Este estudo utiliza camundongos BALB/c para estabelecer o modelo NEC, que será útil para pesquisas sobre doenças em células T. No quinto dia, os dois grupos não mostram diferença significativa no tamanho do corpo. No entanto, no 10º dia, os camundongos nec eram mais finos do que os ratos de controle significativamente.
O peso dos camundongos no grupo NEC aumentou lentamente, e a taxa de sobrevivência diminuiu gradualmente durante os cinco dias de estabelecimento do modelo. O modelo NEC pode ser vantajoso para estudar a polarização celular T. Demonstrando o procedimento será Yan Tian, um pós-graduado do meu laboratório.

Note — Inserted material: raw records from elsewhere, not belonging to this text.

## config.mk

```make
export PLATFORM = sky130hd
export DESIGN_NAME = uart_core
export DESIGN_NICKNAME = d
export VERILOG_FILES = /design/src/rtl/uart_pkg.sv /design/src/rtl/uart_rx.sv /design/src/rtl/uart_core.sv
export SDC_FILE = /design/constraint.sdc
export NUM_CORES = 1
export LEC_CHECK = 0
export CORE_UTILIZATION = 45
export DETAILED_ROUTE_END_ITERATION = 8
export PLACE_DENSITY_LB_ADDON = 0.3
export SYNTH_ARGS = -nofsm -noshare
export SYNTH_HDL_FRONTEND = slang
export SYNTH_SLANG_ARGS = --single-unit
```

## constraint.sdc

```tcl
create_clock -name clk -period 4.35 [get_ports clk]
set_clock_uncertainty 0.2 [all_clocks]
set_input_delay 1.305 -clock clk [delete_from_list [all_inputs] [get_ports clk]]
set_output_delay 1.305 -clock clk [all_outputs]
set_load 0.005 [all_outputs]
```

## src/rtl/uart_pkg.sv

```systemverilog
// Shared definitions for uart_core: register map, STATUS/CONTROL bit positions, FSM states.
// Optional parity support is selected with the UART_PARITY_EN macro.
package uart_pkg;

  localparam logic [1:0] REG_DATA   = 2'b00;
  localparam logic [1:0] REG_STATUS = 2'b01;
  localparam logic [1:0] REG_CTRL   = 2'b10;
  localparam logic [1:0] REG_DIV    = 2'b11;

  localparam int ST_TX_BUSY    = 0;
  localparam int ST_RX_VALID   = 1;
  localparam int ST_OVERRUN    = 2;
  localparam int ST_FRAME_ERR  = 3;
  localparam int ST_PARITY_ERR = 4;

  localparam int CTRL_TX_START = 0;
  localparam int CTRL_CLR_ERR  = 1;
  localparam int CTRL_PAR_ODD  = 2;

  typedef enum logic [2:0] {IDLE, START, DATA, PARITY, STOP} state_t;

  // A divisor of zero behaves as one clock per bit.
  function automatic logic [7:0] eff_div(input logic [7:0] d);
    return (d == 8'd0) ? 8'd1 : d;
  endfunction

endpackage

```

## src/rtl/uart_rx.sv

```systemverilog
// Receive path of uart_core: rx synchroniser, start-bit qualification, mid-bit sampling.
// Parity checking is compiled in only when UART_PARITY_EN is defined.
module uart_rx
  import uart_pkg::*;
#(
  parameter int SYNC_STAGES = 2
) (
  input  logic       clk,
  input  logic       reset,
  input  logic       rx,
  input  logic [7:0] div,
`ifdef UART_PARITY_EN
  input  logic       par_odd,
  output logic       par_err,
`endif
  output logic       done,
  output logic [7:0] data,
  output logic       frame_err
);

  logic [SYNC_STAGES-1:0] sync_q;
  logic                   rx_s, rx_prev_q;
  state_t                 state_q, state_d;
  logic [7:0]             cnt_q, sh_q;
  logic [2:0]             idx_q;
  logic                   mid, last;

  assign rx_s = sync_q[SYNC_STAGES-1];
  assign mid  = (cnt_q == (div >> 1));
  assign last = (cnt_q >= div - 8'd1);
  assign data = sh_q;

  // NOTE: sequential state uses <= so every flop samples pre-edge values, independent of statement order.
  always_ff @(posedge clk or negedge reset) begin
    if (!reset) begin
      sync_q    <= '1;
      rx_prev_q <= 1'b1;
      state_q   <= IDLE;
    end else begin
      sync_q    <= {sync_q[SYNC_STAGES-2:0], rx};
      rx_prev_q <= rx_s;
      state_q   <= state_d;
    end
  end

  // NOTE: state_d gets its default first, so no path through the case can infer a latch.
  always_comb begin
    state_d = state_q;
    case (state_q)
      IDLE:   if (rx_prev_q && !rx_s) state_d = START;
      START:  if (mid && rx_s) state_d = IDLE;
              else if (last) state_d = DATA;
`ifdef UART_PARITY_EN
      DATA:   if (last && idx_q == 3'd7) state_d = PARITY;
`else
      DATA:   if (last && idx_q == 3'd7) state_d = STOP;
`endif
      PARITY: if (last) state_d = STOP;
      STOP:   if (mid) state_d = IDLE;
      default: state_d = IDLE;
    endcase
  end

  always_ff @(posedge clk or negedge reset) begin
    if (!reset) begin
      cnt_q     <= '0;
      idx_q     <= '0;
      sh_q      <= '0;
      done      <= 1'b0;
      frame_err <= 1'b0;
`ifdef UART_PARITY_EN
      par_err   <= 1'b0;
`endif
    end else begin
      done <= 1'b0;
      if (state_q == IDLE || last) cnt_q <= '0;
      else                         cnt_q <= cnt_q + 8'd1;
      if (state_q == IDLE) idx_q <= '0;
      if (state_q == DATA) begin
        if (mid)  sh_q  <= {rx_s, sh_q[7:1]};
        if (last) idx_q <= idx_q + 3'd1;
      end
`ifdef UART_PARITY_EN
      if (state_q == PARITY && mid) par_err <= rx_s ^ (^sh_q) ^ par_odd;
`endif
      // Leave at mid-stop so a following start edge is never missed.
      if (state_q == STOP && mid) begin
        done      <= 1'b1;
        frame_err <= !rx_s;
      end
    end
  end

endmodule

```

## src/rtl/uart_core.sv

```systemverilog
// Memory-mapped 8-bit UART: register file, TX serialiser, uart_rx instance.
// Define UART_PARITY_EN to add a parity bit (even, or odd via CONTROL bit2).
module uart_core
  import uart_pkg::*;
#(
  parameter int DEFAULT_DIV = 2,
  parameter int SYNC_STAGES = 2
) (
  input  logic       clk,
  input  logic       reset,
  input  logic       writeEnable,
  input  logic       readEnable,
  input  logic [1:0] regSelect,
  input  logic [7:0] writeData,
  input  logic       rx,
  output logic [7:0] Data,
  output logic       tx
);

  logic       wr_data, wr_ctrl, wr_div, rd_data, tx_start, clr_err;
  logic [7:0] hold_q, div_q, div_eff, rx_buf_q, rx_data;
  logic       rx_valid_q, overrun_q, frame_q, rx_done, rx_frame_err;
  logic       par_odd, parity_err;
  state_t     tx_state_q, tx_state_d;
  logic [7:0] tx_cnt_q, bit_div_q, tx_sh_q;
  logic [2:0] tx_idx_q;
  logic       tx_last;

  assign wr_data  = writeEnable && regSelect == REG_DATA;
  assign wr_ctrl  = writeEnable && regSelect == REG_CTRL;
  assign wr_div   = writeEnable && regSelect == REG_DIV;
  assign rd_data  = readEnable && regSelect == REG_DATA;
  assign tx_start = wr_ctrl && writeData[CTRL_TX_START] && tx_state_q == IDLE;
  assign clr_err  = wr_ctrl && writeData[CTRL_CLR_ERR];
  assign div_eff  = eff_div(div_q);
  assign tx_last  = (tx_cnt_q == bit_div_q - 8'd1);

`ifdef UART_PARITY_EN
  logic par_odd_q, parity_q, rx_par_err, tx_par_q;
  assign par_odd    = par_odd_q;
  assign parity_err = parity_q;
`else
  assign par_odd    = 1'b0;
  assign parity_err = 1'b0;
`endif

  uart_rx #(.SYNC_STAGES(SYNC_STAGES)) u_rx (
    .clk       (clk),
    .reset     (reset),
    .rx        (rx),
    .div       (div_eff),
`ifdef UART_PARITY_EN
    .par_odd   (par_odd),
    .par_err   (rx_par_err),
`endif
    .done      (rx_done),
    .data      (rx_data),
    .frame_err (rx_frame_err)
  );

  always_ff @(posedge clk or negedge reset) begin
    if (!reset) begin
      hold_q     <= '0;
      div_q      <= 8'(DEFAULT_DIV);
      rx_buf_q   <= '0;
      rx_valid_q <= 1'b0;
      overrun_q  <= 1'b0;
      frame_q    <= 1'b0;
`ifdef UART_PARITY_EN
      par_odd_q  <= 1'b0;
      parity_q   <= 1'b0;
`endif
    end else begin
      if (wr_data) hold_q <= writeData;
      if (wr_div)  div_q  <= writeData;
      if (rx_done) rx_buf_q <= rx_data;
      // A completing byte outranks a same-cycle read of the buffer.
      if (rx_done)      rx_valid_q <= 1'b1;
      else if (rd_data) rx_valid_q <= 1'b0;
      if (rx_done && rx_valid_q)   overrun_q <= 1'b1;
      else if (clr_err)            overrun_q <= 1'b0;
      if (rx_done && rx_frame_err) frame_q   <= 1'b1;
      else if (clr_err)            frame_q   <= 1'b0;
`ifdef UART_PARITY_EN
      if (wr_ctrl) par_odd_q <= writeData[CTRL_PAR_ODD];
      if (rx_done && rx_par_err)   parity_q  <= 1'b1;
      else if (clr_err)            parity_q  <= 1'b0;
`endif
    end
  end

  always_ff @(posedge clk or negedge reset) begin
    if (!reset) tx_state_q <= IDLE;
    else        tx_state_q <= tx_state_d;
  end

  always_comb begin
    tx_state_d = tx_state_q;
    case (tx_state_q)
      IDLE:   if (tx_start) tx_state_d = START;
      START:  if (tx_last) tx_state_d = DATA;
`ifdef UART_PARITY_EN
      DATA:   if (tx_last && tx_idx_q == 3'd7) tx_state_d = PARITY;
`else
      DATA:   if (tx_last && tx_idx_q == 3'd7) tx_state_d = STOP;
`endif
      PARITY: if (tx_last) tx_state_d = STOP;
      STOP:   if (tx_last) tx_state_d = IDLE;
      default: tx_state_d = IDLE;
    endcase
  end

  // tx is registered with the value of the bit that starts at this edge; the
  // per-bit length is re-latched at each boundary so DIV writes apply to the next bit.
  always_ff @(posedge clk or negedge reset) begin
    if (!reset) begin
      tx        <= 1'b1;
      tx_cnt_q  <= '0;
      bit_div_q <= '0;
      tx_sh_q   <= '0;
      tx_idx_q  <= '0;
`ifdef UART_PARITY_EN
      tx_par_q  <= 1'b0;
`endif
    end else if (tx_state_q == IDLE) begin
      tx_cnt_q <= '0;
      tx_idx_q <= '0;
      if (tx_start) begin
        tx        <= 1'b0;
        tx_sh_q   <= hold_q;
        bit_div_q <= div_eff;
`ifdef UART_PARITY_EN
        tx_par_q  <= (^hold_q) ^ par_odd;
`endif
      end
    end else if (tx_last) begin
      tx_cnt_q  <= '0;
      bit_div_q <= div_eff;
      case (tx_state_q)
        START: tx <= tx_sh_q[0];
        DATA: begin
          tx_sh_q  <= tx_sh_q >> 1;
          tx_idx_q <= tx_idx_q + 3'd1;
`ifdef UART_PARITY_EN
          tx       <= (tx_idx_q == 3'd7) ? tx_par_q : tx_sh_q[1];
`else
          tx       <= (tx_idx_q == 3'd7) ? 1'b1 : tx_sh_q[1];
`endif
        end
        default: tx <= 1'b1;
      endcase
    end else begin
      tx_cnt_q <= tx_cnt_q + 8'd1;
    end
  end

  always_comb begin
    Data = 8'h00;
    case (regSelect)
      REG_DATA: Data = rx_buf_q;
      REG_STATUS: begin
        Data[ST_TX_BUSY]    = (tx_state_q != IDLE);
        Data[ST_RX_VALID]   = rx_valid_q;
        Data[ST_OVERRUN]    = overrun_q;
        Data[ST_FRAME_ERR]  = frame_q;
        Data[ST_PARITY_ERR] = parity_err;
      end
      REG_CTRL: Data[CTRL_PAR_ODD] = par_odd;
      default:  Data = div_q;
    endcase
  end

endmodule

```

Gavage os ratos com 20 a 30 microliters de LPS, e alimente-os com 40 a 50 microliters de fórmula no quinto dia. A partir do quinto dia, coloque-os em um dispositivo de hipóxia a 5% de oxigênio por 90 segundos, e re-oxigene-os por três minutos. Em seguida, coloque os ratos em um ambiente de quatro graus Celsius por 15 minutos e transfira-os para uma incubadora.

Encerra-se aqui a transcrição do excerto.